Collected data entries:
[config.mk]
export PLATFORM = sky130hd
export DESIGN_NAME = fifo_uart_tx
export DESIGN_NICKNAME = d
export VERILOG_FILES = /design/src/rtl/fifo_uart_pkg.sv /design/src/rtl/uart_baud_tick.sv /design/src/rtl/fifo_uart_tx.sv
export SDC_FILE = /design/constraint.sdc
export NUM_CORES = 1
export LEC_CHECK = 0
export ABC_CLOCK_PERIOD_IN_PS = 3550
export BUFFER_PORTS_ARGS = -buffer_cell sky130_fd_sc_hd__buf_2
export CAP_MARGIN = 20
export CORE_ASPECT_RATIO = 1.1
export CORE_MARGIN = 2
export CORE_UTILIZATION = 40
export CTS_BUF_LIST = sky130_fd_sc_hd__clkbuf_4 sky130_fd_sc_hd__clkbuf_8
export CTS_CLUSTER_SIZE = 8
export DETAILED_ROUTE_END_ITERATION = 8
export GPL_TIMING_DRIVEN = 0
export PLACE_DENSITY = 0.6
export SLEW_MARGIN = 20
export SYNTH_ARGS = -nofsm -noshare
export SYNTH_HDL_FRONTEND = slang
export SYNTH_SLANG_ARGS = --single-unit
export TNS_END_PERCENT = 20
[constraint.sdc]
create_clock -name clk -period 3.55 [get_ports clk]
set_input_delay 0.71 -clock clk [delete_from_list [all_inputs] [get_ports clk]]
set_output_delay 0.71 -clock clk [all_outputs]
set_load 0.05 [all_outputs]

### TASK INSTRUCTIONS
Please write out all the data above, exactly as it reads.

### RESULT FOR THIS TASK
[config.mk]
export PLATFORM = sky130hd
export DESIGN_NAME = fifo_uart_tx
export DESIGN_NICKNAME = d
export VERILOG_FILES = /design/src/rtl/fifo_uart_pkg.sv /design/src/rtl/uart_baud_tick.sv /design/src/rtl/fifo_uart_tx.sv
export SDC_FILE = /design/constraint.sdc
export NUM_CORES = 1
export LEC_CHECK = 0
export ABC_CLOCK_PERIOD_IN_PS = 3550
export BUFFER_PORTS_ARGS = -buffer_cell sky130_fd_sc_hd__buf_2
export CAP_MARGIN = 20
export CORE_ASPECT_RATIO = 1.1
export CORE_MARGIN = 2
export CORE_UTILIZATION = 40
export CTS_BUF_LIST = sky130_fd_sc_hd__clkbuf_4 sky130_fd_sc_hd__clkbuf_8
export CTS_CLUSTER_SIZE = 8
export DETAILED_ROUTE_END_ITERATION = 8
export GPL_TIMING_DRIVEN = 0
export PLACE_DENSITY = 0.6
export SLEW_MARGIN = 20
export SYNTH_ARGS = -nofsm -noshare
export SYNTH_HDL_FRONTEND = slang
export SYNTH_SLANG_ARGS = --single-unit
export TNS_END_PERCENT = 20
[constraint.sdc]
create_clock -name clk -period 3.55 [get_ports clk]
set_input_delay 0.71 -clock clk [delete_from_list [all_inputs] [get_ports clk]]
set_output_delay 0.71 -clock clk [all_outputs]
set_load 0.05 [all_outputs]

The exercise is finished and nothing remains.